⟨

Background: an optimization exercise with open tools, aiming at small area, a short achievable clock period and few clock cycles per item. Do not read the settings as production practice. Only simulation tests tie the RTL to the original design; equivalence was not proved.

alpha:
Design mult_div_ctrl, start of the top module:
module mult_div_ctrl #(
  parameter int DATA_WIDTH = 32,
  parameter int CNT_WIDTH  = 6
) (
  input  logic                      clk,
  input  logic                      rst,
  input  logic                      flush,
  input  logic                      stall_hold,
  input  logic [5:0]                funct,
  input  logic [DATA_WIDTH-1:0]     operand_1,
  input  logic [DATA_WIDTH-1:0]     operand_2,
  output logic                      mult_div_done,
  output logic [2*DATA_WIDTH-1:0]   mult_div_result
);
==> flow/config.mk <==
export PLATFORM = sky130hd
export DESIGN_NAME = mult_div_ctrl
export DESIGN_NICKNAME = mult_div_ctrl
export VERILOG_FILES = /design/flow/design.v
export SDC_FILE = /design/flow/constraint.sdc
export NUM_CORES = 4
export LEC_CHECK = 0
export ABC_CLOCK_PERIOD_IN_PS = 3500
export CAP_MARGIN = 20
export CORE_MARGIN = 2
export CORE_UTILIZATION = 40
export SLEW_MARGIN = 20
==> flow/constraint.sdc <==
create_clock -name core_clock -period 14.0 [get_ports {clk}]
set_input_delay 2.8000 -clock core_clock [delete_from_list [all_inputs] [get_ports {clk}]]
set_output_delay 2.8000 -clock core_clock [all_outputs]
set_load 0.01 [all_outputs]
standard.sh (not shown) runs the stock make flow with config.mk's settings and CLKGATE_MAP_FILE= SYNTH_SCRIPT=/design/flow/synth_recipe.tcl, a recipe that flattens the netlist after the stock synthesis.
==> flow/flow/run.sh <==
#!/bin/bash
# Standard ORFS layout (the standard.sh, all steps), with setup repair aiming for
# 9 ns of slack at the design's 14 ns clock. The make output is kept in standard_make.log;
# each tool's own log is under orfs/logs/.
set -euo pipefail
bash standard.sh SETUP_SLACK_MARGIN=9 finish > standard_make.log 2>&1
In summary, alpha completed successfully, with a layout that passed the timing, design-rule and antenna checks.
Testbench counts of alpha, summed over its fixed seeds: cycles 20,471, items 2,048.
The inputs of beta differ from those of alpha as listed below.
==> flow/flow/run.sh <==
#!/bin/bash
# Standard ORFS layout (the standard.sh, all steps), with setup repair aiming for
# 9.5 ns of slack at the design's 14 ns clock. The make output is kept in standard_make.log;
# each tool's own log is under orfs/logs/.
set -euo pipefail
bash standard.sh SETUP_SLACK_MARGIN=9.5 finish > standard_make.log 2>&1
diff --git a/flow/config.mk b/flow/config.mk
--- a/flow/config.mk
+++ b/flow/config.mk
@@ -9,4 +9,4 @@
 export CAP_MARGIN = 20
 export CORE_MARGIN = 2
-export CORE_UTILIZATION = 40
+export CORE_UTILIZATION = 60
 export SLEW_MARGIN = 20
--- outcome ---
[compare] base=alpha new=beta: total number of nets in the final design flat; multi-input logic area went up by 0.86%.
From alpha to beta the numbers moved as follows: sequential share of layout area essentially unchanged.
Wire: beta routes less than alpha
Going from alpha to beta, post-detailed-placement cell area now smaller; buffering overhead now larger; global routing usage on met3 now larger.
beta ended with every stage complete and zero timing, DRC or antenna violations.
For gamma, these inputs were changed with respect to beta:
==> flow/flow/run.sh <==
#!/bin/bash
# Standard ORFS layout (the standard.sh, all steps), with setup repair aiming for
# 10 ns of slack at the design's 14 ns clock. The make output is kept in standard_make.log;
# each tool's own log is under orfs/logs/.
set -euo pipefail
bash standard.sh SETUP_SLACK_MARGIN=10 finish > standard_make.log 2>&1
diff --git a/flow/config.mk b/flow/config.mk
--- a/flow/config.mk
+++ b/flow/config.mk
@@ -9,4 +9,4 @@
 export CAP_MARGIN = 20
 export CORE_MARGIN = 2
-export CORE_UTILIZATION = 60
+export CORE_UTILIZATION = 40
 export SLEW_MARGIN = 20
--- outcome ---
- gamma went all the way through the flow, and no timing, DRC or antenna check failed.
- Looking at endpoint of the most critical setup path, the r_neg1 result is from beta; the r_neg0 one comes from gamma.
- [compare] base=beta new=gamma: worst setup slack saw an increase, total negative slack saw little to no change.
> inputs changed (gamma -> delta)
==> flow/flow/run.sh <==
#!/bin/bash
# Standard ORFS layout (the standard.sh, all steps), with setup repair aiming for
# 10.5 ns of slack at the design's 14 ns clock. The make output is kept in standard_make.log;
# each tool's own log is under orfs/logs/.
set -euo pipefail
bash standard.sh SETUP_SLACK_MARGIN=10.5 finish > standard_make.log 2>&1
### Flow results
- gamma → delta: proportion of layout cells with a drive suffix above 1 picked up an extra 13 points; core utilization rose 4.8 points; final area now sits higher.
- NOTE: via count of the first global-routing pass in delta exceeds that of gamma
- Of delta and gamma, gamma shows the higher time the worst path needs with I/O delays and setup, with delta below it.
- Going from gamma to delta, sum of met3 wire segment lengths after detailed routing increased by about 30% relative to the old numbers; setup slack increased by 62 ps relative to the old numbers.
- Multi-input gate area in the final layout | delta above gamma
- delta ends up with a initial antenna violation count that is 1 lower than in gamma.
- Post-cts gate resize count (delta vs. gamma) increases by more than 100%
> inputs changed (delta -> epsilon)
==> flow/flow/run.sh <==
#!/bin/bash
# Standard ORFS layout (the standard.sh, all steps), with setup repair aiming for
# 9.5 ns of slack at the design's 14 ns clock. The make output is kept in standard_make.log;
# each tool's own log is under orfs/logs/.
set -euo pipefail
bash standard.sh SETUP_SLACK_MARGIN=9.5 finish > standard_make.log 2>&1
diff --git a/flow/config.mk b/flow/config.mk
--- a/flow/config.mk
+++ b/flow/config.mk
@@ -6,4 +6,5 @@
 export NUM_CORES = 4
 export LEC_CHECK = 0
+export ABC_AREA = 1
 export ABC_CLOCK_PERIOD_IN_PS = 3500
 export CAP_MARGIN = 20
Findings:
The lower minimum clock period after layout of epsilon and delta is in delta. Delta (epsilon minus delta): sequential share of layout area increased 2.4 points; met2 global-route usage decreased 5.6 points. Of epsilon and delta, the lower worst path setup slack after routing belongs to epsilon. Taking delta as the reference, in epsilon cell area went down, non-clock buffer count went down, number of placement rows went down.

The RTL this note starts from:
==> flow/design.v <==
`timescale 1ns/1ps
module mult_div_ctrl #(
  parameter int DATA_WIDTH = 32,
  parameter int CNT_WIDTH  = 6
) (
  input  logic                      clk,
  input  logic                      rst,
  input  logic                      flush,
  input  logic                      stall_hold,
  input  logic [5:0]                funct,
  input  logic [DATA_WIDTH-1:0]     operand_1,
  input  logic [DATA_WIDTH-1:0]     operand_2,
  output logic                      mult_div_done,
  output logic [2*DATA_WIDTH-1:0]   mult_div_result
);
  logic s_idle, s_mul, s_corr, s_dpre, s_dpre2, s_div, s_fix, s_done;
  logic n_done_fast;
  logic n_idle, n_mul, n_corr, n_dpre, n_dpre2, n_div, n_fix, n_done;
  logic [33:0] r_a;       
  logic [31:0] r_b;       
  logic [33:0] r_m;       
  logic [5:0]  r_cnt;
  logic [5:0]  r_bn;      
  logic [5:0]  r_bd;      
  logic        r_sn;      
  logic        r_negq;    
  logic        r_corr;    
  logic        r_take;    
  logic r_one0, r_two0, r_neg0, r_one1, r_two1, r_neg1, r_c0, r_cin;
  logic w_is_op, w_is_div, w_signed, w_start, w_negq_in, w_ext1, w_ext2;
  assign w_is_op   = (funct[5:2] == 4'b0110);
  assign w_is_div  = funct[1];
  assign w_signed  = ~funct[0];
  assign w_ext1    = w_signed & operand_1[31];
  assign w_ext2    = w_signed & operand_2[31];
  assign w_negq_in = w_ext1 ^ w_ext2;
  function automatic logic [2:0] booth(input logic [2:0] g);
    booth[2] = g[1] ^ g[0];
    booth[1] = (g == 3'b011) | (g == 3'b100);
    booth[0] = g[2] & ~(g[1] & g[0]);
  endfunction
  function automatic logic [5:0] bitlen(input logic [31:0] x);
    bitlen = 6'd0;
    for (int i = 0; i < 32; i++) if (x[i]) bitlen = i + 1;
  endfunction
  logic [37:0] w_m, w_a, w_x0, w_x1, w_pp0, w_pp1, w_cs_s, w_cs_c, w_sum;
  logic [38:0] w_add;
  logic        w_allp, w_take;
  assign w_m  = {{4{r_m[33]}}, r_m};
  assign w_a  = {{4{r_a[33]}}, r_a};
  assign w_x0 = ({38{r_one0}} & w_m) | ({38{r_two0}} & {w_m[36:0], 1'b0});
  assign w_x1 = ({38{r_one1}} & w_m) | ({38{r_two1}} & {w_m[36:0], 1'b0});
  assign w_pp0 = w_x0 ^ {38{r_neg0}};
  assign w_pp1 = {w_x1[35:0] ^ {36{r_neg1}}, r_neg1, r_neg1};
  assign w_cs_s = w_a ^ w_pp0 ^ w_pp1;
  assign w_cs_c = {(w_a[36:0] & w_pp0[36:0]) | (w_a[36:0] & w_pp1[36:0]) | (w_pp0[36:0] & w_pp1[36:0]), r_c0};
  assign w_add  = {w_cs_s, 1'b1} + {w_cs_c, r_cin};
  assign w_sum  = w_add[38:1];
  assign w_allp = &(w_cs_s[36:0] ^ w_cs_c[36:0]);
  assign w_take = r_sn ? (w_sum[37] ^ w_allp) : ~w_sum[37];
  logic [5:0]  w_k;
  logic [33:0] w_m_align;
  logic        w_dzero;
  assign w_k       = r_bn - r_bd + {5'd0, r_sn};
  assign w_m_align = r_m << w_k;
  assign w_dzero   = (r_m == 34'd0);
  logic w_cnt0;
  assign w_cnt0 = (r_cnt == 6'd0);
  always_comb begin
    n_idle = 1'b0; n_mul = 1'b0; n_corr = 1'b0; n_dpre = 1'b0; n_dpre2 = 1'b0;
    n_div = 1'b0; n_fix = 1'b0; n_done = 1'b0;
    if (flush) begin
      n_idle = 1'b1;
    end else begin
      if (s_idle) begin
        if (w_is_op) begin
          n_dpre = w_is_div;
          n_mul  = ~w_is_div;
        end else begin
          n_idle = 1'b1;
        end
      end
      if (s_mul) begin
        n_mul  = ~w_cnt0;
        n_corr = w_cnt0 & r_corr;
        n_done = w_cnt0 & ~r_corr;
      end
      if (s_corr) n_done = 1'b1;
      if (s_dpre) begin
        n_dpre2 = ~w_dzero & r_negq;
        n_div   = ~w_dzero & ~r_negq & w_take;
        n_done  = w_dzero | (~r_negq & ~w_take);
      end
      if (s_dpre2) begin
        n_div  = r_take;
        n_done = ~r_take;
      end
      if (s_div) begin
        n_div  = ~w_cnt0;
        n_fix  = w_cnt0 & ~w_take;
        n_done = w_cnt0 & w_take;
      end
      if (s_fix) n_done = 1'b1;
      if (s_done) begin
        n_done = stall_hold;
        n_idle = ~stall_hold;
      end
    end
  end
  always_ff @(posedge clk or posedge rst) begin
    if (rst) begin
      s_idle  <= 1'b1;
      s_mul   <= 1'b0;
      s_corr  <= 1'b0;
      s_dpre  <= 1'b0;
      s_dpre2 <= 1'b0;
      s_div   <= 1'b0;
      s_fix   <= 1'b0;
      s_done  <= 1'b0;
    end else begin
      s_idle  <= n_idle;
      s_mul   <= n_mul;
      s_corr  <= n_corr;
      s_dpre  <= n_dpre;
      s_dpre2 <= n_dpre2;
      s_div   <= n_div;
      s_fix   <= n_fix;
      s_done  <= n_done_fast;
    end
  end
  function automatic logic [7:0] divctl(input logic inv);
    divctl = {1'b1, 1'b0, inv, 1'b0, 1'b0, ~inv, 1'b0, 1'b1};
  endfunction
  logic [2:0] w_bt0_in, w_bt1_in, w_bt0, w_bt1;
  assign w_bt0_in = booth({operand_1[1:0], 1'b0});
  assign w_bt1_in = booth(operand_1[3:1]);
  assign w_bt0    = booth(r_b[5:3]);
  assign w_bt1    = booth(r_b[7:5]);
  logic [7:0] w_ctl_other, w_ctl_div;
  always_comb begin
    w_ctl_other = {r_one0, r_two0, r_neg0, r_one1, r_two1, r_neg1, r_c0, r_cin};
    if (s_idle) begin
      if (w_is_div) w_ctl_other = divctl(~w_negq_in);
      else          w_ctl_other = {w_bt0_in, w_bt1_in, w_bt0_in[0], w_bt1_in[0]};
    end
    if (s_mul) begin
      if (w_cnt0) w_ctl_other = 8'b1000_0000;   
      else        w_ctl_other = {w_bt0, w_bt1, w_bt0[0], w_bt1[0]};
    end
    if (s_dpre && r_negq) w_ctl_other = divctl(r_negq);
    if (s_dpre2) w_ctl_other = divctl(~r_negq);
  end
  assign w_ctl_div = (s_dpre && r_negq) ? 8'b0000_0000 : divctl(~r_negq);
  always_ff @(posedge clk) begin
    if (s_div)
      {r_one0, r_two0, r_neg0, r_one1, r_two1, r_neg1, r_c0, r_cin} <= w_take ? w_ctl_div : divctl(r_negq);
    else if (s_dpre && r_negq && w_take)
      {r_one0, r_two0, r_neg0, r_one1, r_two1, r_neg1, r_c0, r_cin} <= 8'b0000_0000;
    else
      {r_one0, r_two0, r_neg0, r_one1, r_two1, r_neg1, r_c0, r_cin} <= w_ctl_other;
  end
  always_ff @(posedge clk) begin
    if (s_idle) begin
      r_a    <= w_is_div ? {{2{w_ext1}}, operand_1} : 34'd0;
      r_m    <= {{2{w_ext2}}, operand_2};
      r_b    <= operand_1;
      r_cnt  <= 6'd7;
      r_bn   <= bitlen({w_ext1, operand_1[31:1]} ^ operand_1);
      r_bd   <= bitlen({w_ext2, operand_2[31:1]} ^ operand_2);
      r_sn   <= w_ext1;
      r_negq <= w_negq_in;
      r_corr <= ~w_signed & operand_1[31];
    end
    if (s_mul) begin
      r_a   <= w_sum[37:4];
      r_b   <= {w_sum[3:0], r_b[31:4]};
      r_cnt <= r_cnt - 6'd1;
    end
    if (s_corr || s_dpre2 || s_div || s_fix) begin
      r_a <= w_sum[33:0];
    end
    if (s_dpre) begin
      if (r_negq) r_a <= w_sum[33:0];
      else        r_m <= w_m_align;
      r_b    <= w_dzero ? 32'hFFFF_FFFF : 32'd0;
      r_cnt  <= w_k;
      r_take <= w_take;
    end
    if (s_dpre2) begin
      r_m <= w_m_align;
      r_b <= {32{r_take}};
    end
    if (s_div) begin
      r_b <= {r_b[30:0], w_take ^ r_negq};
      if (!w_cnt0) r_m <= {r_m[33], r_m[33:1]};
      r_cnt <= r_cnt - 6'd1;
    end
  end
  logic w_done_base, w_done_take, w_done_keep;
  assign w_done_base = ~flush & ((s_mul & w_cnt0 & ~r_corr) | s_corr | s_fix | (s_dpre2 & ~r_take) |
                                 (s_dpre & w_dzero) | (s_done & stall_hold));
  assign w_done_take = ~flush & s_div & w_cnt0;
  assign w_done_keep = ~flush & s_dpre & ~r_negq;
  assign n_done_fast = w_done_base | (w_take ? w_done_take : w_done_keep);
  assign mult_div_done = s_done;
  assign mult_div_result = {r_a[31:0], r_b};
endmodule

⟩

■ **TASK TO COMPLETE**
Copy each line of the listing that carries the string "final".

■ **TASK OUTPUT**
[compare] base=alpha new=beta: total number of nets in the final design flat; multi-input logic area went up by 0.86%.
- gamma → delta: proportion of layout cells with a drive suffix above 1 picked up an extra 13 points; core utilization rose 4.8 points; final area now sits higher.
- Multi-input gate area in the final layout | delta above gamma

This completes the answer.